Roos

Tegenwoordig worden rozen worden vooral om hun uiterlijk en geur gekweekt en heeft de plant niet veel geneeskrachtige eigenschappen meer. Konijnen vinden rozenblaadjes, bloemknopjes en rozenbottels echter wel lekker, en de plant bevat wel vitamines die de weerstand verhogen.

Met name de klassieke rozensoorten, zoals bijvoorbeeld de Gallica Officinalis (apothekersroos),  worden nog gebruikt in de kruidengeneeskunde, vaak in gedroogde vorm.

Thee van rozenblaadjes en bloemknopjes kan helpen bij urinewegonstekingen. Ook de vitamine C en antioxidanten uit de rozenbottels hebben een positief effect op de urinewegen en op het immuunsysteem.

Rozenbottels, en dan met name de pitjes die er in zitten, hebben een positief effect op de gewrichten.

Rozenblaadjes hebben een verzachtende werking op de huid, de gekneusde blaadjes kun je over geirriteerde plekken huid en lichte brandwonden wrijven voor verzachting.

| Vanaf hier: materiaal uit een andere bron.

## src/rtl/vga_scanout_if.sv

```systemverilog
// Interface between the VGA scanout stage, the frame RAM wrapper and the DAC pins.
//   master (vga_scanout): drives x_pos/y_pos, hsync/vsync/video_on, vga_r/g/b, frame_end;
//                         receives pixel_color.
//   slave  (RAM/DAC side): drives pixel_color, observes everything else.
interface vga_scanout_if #(
   parameter int unsigned X_ADDRW = 8,
   parameter int unsigned Y_ADDRW = 8
);
   logic               pixel_color;
   logic [X_ADDRW-1:0] x_pos;
   logic [Y_ADDRW-1:0] y_pos;
   logic               hsync;
   logic               vsync;
   logic               video_on;
   logic [3:0]         vga_r;
   logic [3:0]         vga_g;
   logic [3:0]         vga_b;
   logic               frame_end;

   modport master (
      input  pixel_color,
      output x_pos, y_pos, hsync, vsync, video_on, vga_r, vga_g, vga_b, frame_end
   );

   modport slave (
      output pixel_color,
      input  x_pos, y_pos, hsync, vsync, video_on, vga_r, vga_g, vga_b, frame_end
   );
endinterface

```

## src/rtl/vga_scanout.sv

```systemverilog
// SVGA scanout: generates 800x600@60 timing, issues 4x-downscaled frame RAM
// read coordinates and drives sync/enable/RGB aligned with the returned pixel.
//   clk   : pixel clock (40 MHz)
//   reset : synchronous, active-high
//   bus   : vga_scanout_if.master (RAM read address/data, DAC pins, frame_end)
module vga_scanout #(
   parameter int unsigned H_VISIBLE   = 800,
   parameter int unsigned H_FRONT     = 40,
   parameter int unsigned H_SYNC      = 128,
   parameter int unsigned H_BACK      = 88,
   parameter int unsigned V_VISIBLE   = 600,
   parameter int unsigned V_FRONT     = 1,
   parameter int unsigned V_SYNC      = 4,
   parameter int unsigned V_BACK      = 23,
   parameter int unsigned WIDTH       = 200,
   parameter int unsigned HEIGHT      = 150,
   parameter int unsigned SCALE_SHIFT = 2,
   parameter int unsigned RAM_LATENCY = 1,
   parameter bit          SYNC_POL    = 1'b1,
   parameter int unsigned X_ADDRW     = $clog2(WIDTH),
   parameter int unsigned Y_ADDRW     = $clog2(HEIGHT)
) (
   input  logic           clk,
   input  logic           reset,
   vga_scanout_if.master  bus
);

   localparam int unsigned H_CNTW      = 11;
   localparam int unsigned V_CNTW      = 10;
   localparam int unsigned WHOLE_LINE  = H_VISIBLE + H_FRONT + H_SYNC + H_BACK;
   localparam int unsigned WHOLE_FRAME = V_VISIBLE + V_FRONT + V_SYNC + V_BACK;

   localparam logic [H_CNTW-1:0] H_LAST     = H_CNTW'(WHOLE_LINE - 1);
   localparam logic [H_CNTW-1:0] H_VIS_END  = H_CNTW'(H_VISIBLE);
   localparam logic [H_CNTW-1:0] HS_START   = H_CNTW'(H_VISIBLE + H_FRONT);
   localparam logic [H_CNTW-1:0] HS_END     = H_CNTW'(H_VISIBLE + H_FRONT + H_SYNC);
   localparam logic [V_CNTW-1:0] V_LAST     = V_CNTW'(WHOLE_FRAME - 1);
   localparam logic [V_CNTW-1:0] V_VIS_END  = V_CNTW'(V_VISIBLE);
   localparam logic [V_CNTW-1:0] V_VIS_LAST = V_CNTW'(V_VISIBLE - 1);
   localparam logic [V_CNTW-1:0] VS_START   = V_CNTW'(V_VISIBLE + V_FRONT);
   localparam logic [V_CNTW-1:0] VS_END     = V_CNTW'(V_VISIBLE + V_FRONT + V_SYNC);

   logic [H_CNTW-1:0] h_cnt;
   logic [V_CNTW-1:0] v_cnt;

   logic vis_c;
   logic hs_c;
   logic vs_c;
   logic h_wrap_c;

   // Bit 0 is the stage-1 register; bit RAM_LATENCY lines up with pixel_color.
   logic [RAM_LATENCY:0] vis_pipe;
   logic [RAM_LATENCY:0] hs_pipe;
   logic [RAM_LATENCY:0] vs_pipe;

   // Stage-0 decode of the raster position.
   always_comb begin
      h_wrap_c = (h_cnt == H_LAST);
      vis_c    = (h_cnt < H_VIS_END) && (v_cnt < V_VIS_END);
      hs_c     = (h_cnt >= HS_START) && (h_cnt < HS_END);
      vs_c     = (v_cnt >= VS_START) && (v_cnt < VS_END);
   end

   // Raster counters.
   always_ff @(posedge clk) begin
      if (reset) begin
         h_cnt <= '0;
         v_cnt <= '0;
      end else if (h_wrap_c) begin
         h_cnt <= '0;
         v_cnt <= (v_cnt == V_LAST) ? '0 : v_cnt + 1'b1;
      end else begin
         h_cnt <= h_cnt + 1'b1;
      end
   end

   // Stage 1 (RAM address, frame_end), alignment pipeline and pin stage.
   always_ff @(posedge clk) begin
      if (reset) begin
         bus.x_pos     <= '0;
         bus.y_pos     <= '0;
         bus.frame_end <= 1'b0;
         vis_pipe      <= '0;
         hs_pipe       <= '0;
         vs_pipe       <= '0;
         bus.video_on  <= 1'b0;
         bus.hsync     <= ~SYNC_POL;
         bus.vsync     <= ~SYNC_POL;
         bus.vga_r     <= 4'h0;
         bus.vga_g     <= 4'h0;
         bus.vga_b     <= 4'h0;
      end else begin
         bus.x_pos     <= vis_c ? X_ADDRW'(h_cnt >> SCALE_SHIFT) : '0;
         bus.y_pos     <= vis_c ? Y_ADDRW'(v_cnt >> SCALE_SHIFT) : '0;
         // Fires as v_cnt steps into the first blanking line.
         bus.frame_end <= h_wrap_c && (v_cnt == V_VIS_LAST);
         vis_pipe      <= {vis_pipe[RAM_LATENCY-1:0], vis_c};
         hs_pipe       <= {hs_pipe[RAM_LATENCY-1:0], hs_c};
         vs_pipe       <= {vs_pipe[RAM_LATENCY-1:0], vs_c};
         bus.video_on  <= vis_pipe[RAM_LATENCY];
         bus.hsync     <= hs_pipe[RAM_LATENCY] ? SYNC_POL : ~SYNC_POL;
         bus.vsync     <= vs_pipe[RAM_LATENCY] ? SYNC_POL : ~SYNC_POL;
         bus.vga_r     <= (vis_pipe[RAM_LATENCY] && bus.pixel_color) ? 4'hF : 4'h0;
         bus.vga_g     <= (vis_pipe[RAM_LATENCY] && bus.pixel_color) ? 4'hF : 4'h0;
         bus.vga_b     <= (vis_pipe[RAM_LATENCY] && bus.pixel_color) ? 4'hF : 4'h0;
      end
   end

endmodule
```

## src/flat_wrapper.sv

```systemverilog
// flat-port wrapper written by rule: the top's interface ports become plain ports
module vga_scanout_flat 
#(
   parameter int unsigned H_VISIBLE   = 800,
   parameter int unsigned H_FRONT     = 40,
   parameter int unsigned H_SYNC      = 128,
   parameter int unsigned H_BACK      = 88,
   parameter int unsigned V_VISIBLE   = 600,
   parameter int unsigned V_FRONT     = 1,
   parameter int unsigned V_SYNC      = 4,
   parameter int unsigned V_BACK      = 23,
   parameter int unsigned WIDTH       = 200,
   parameter int unsigned HEIGHT      = 150,
   parameter int unsigned SCALE_SHIFT = 2,
   parameter int unsigned RAM_LATENCY = 1,
   parameter bit          SYNC_POL    = 1'b1,
   parameter int unsigned X_ADDRW     = $clog2(WIDTH),
   parameter int unsigned Y_ADDRW     = $clog2(HEIGHT)
)
  (clk, reset, bus_pixel_color, bus_x_pos, bus_y_pos, bus_hsync, bus_vsync, bus_video_on, bus_vga_r, bus_vga_g, bus_vga_b, bus_frame_end);
  vga_scanout_if #(.X_ADDRW(X_ADDRW), .Y_ADDRW(Y_ADDRW)) bus_i ();
  input  logic clk;
  input  logic reset;
  input wire logic [$bits(bus_i.pixel_color)-1:0] bus_pixel_color;
  output wire logic [$bits(bus_i.x_pos)-1:0] bus_x_pos;
  output wire logic [$bits(bus_i.y_pos)-1:0] bus_y_pos;
  output wire logic [$bits(bus_i.hsync)-1:0] bus_hsync;
  output wire logic [$bits(bus_i.vsync)-1:0] bus_vsync;
  output wire logic [$bits(bus_i.video_on)-1:0] bus_video_on;
  output wire logic [$bits(bus_i.vga_r)-1:0] bus_vga_r;
  output wire logic [$bits(bus_i.vga_g)-1:0] bus_vga_g;
  output wire logic [$bits(bus_i.vga_b)-1:0] bus_vga_b;
  output wire logic [$bits(bus_i.frame_end)-1:0] bus_frame_end;
  assign bus_i.pixel_color = bus_pixel_color;
  assign bus_x_pos = bus_i.x_pos;
  assign bus_y_pos = bus_i.y_pos;
  assign bus_hsync = bus_i.hsync;
  assign bus_vsync = bus_i.vsync;
  assign bus_video_on = bus_i.video_on;
  assign bus_vga_r = bus_i.vga_r;
  assign bus_vga_g = bus_i.vga_g;
  assign bus_vga_b = bus_i.vga_b;
  assign bus_frame_end = bus_i.frame_end;
  vga_scanout #(.H_VISIBLE(H_VISIBLE), .H_FRONT(H_FRONT), .H_SYNC(H_SYNC), .H_BACK(H_BACK), .V_VISIBLE(V_VISIBLE), .V_FRONT(V_FRONT), .V_SYNC(V_SYNC), .V_BACK(V_BACK), .WIDTH(WIDTH), .HEIGHT(HEIGHT), .SCALE_SHIFT(SCALE_SHIFT), .RAM_LATENCY(RAM_LATENCY), .SYNC_POL(SYNC_POL), .X_ADDRW(X_ADDRW), .Y_ADDRW(Y_ADDRW)) u_core (.clk(clk), .reset(reset), .bus(bus_i));
endmodule
```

Geef geen rozen die je in een bloemenzaak gekocht hebt aan konijnen. Deze sierrozen zijn bijna altijd bespoten zodat ze langer mooi blijven. Daardoor kan het wel schadelijk zijn om deze aan konijnen te voeren! Heb je zelf in de tuin onbespoten rozen staan, ook al zijn dat misschien geen klassieke rozensoorten, dan kun je die wel aan de konijnen voeren. De bloemknoppen, bladeren, rozenbottels en ook de stelen (met doorns) kun je aan de konijnen voeren.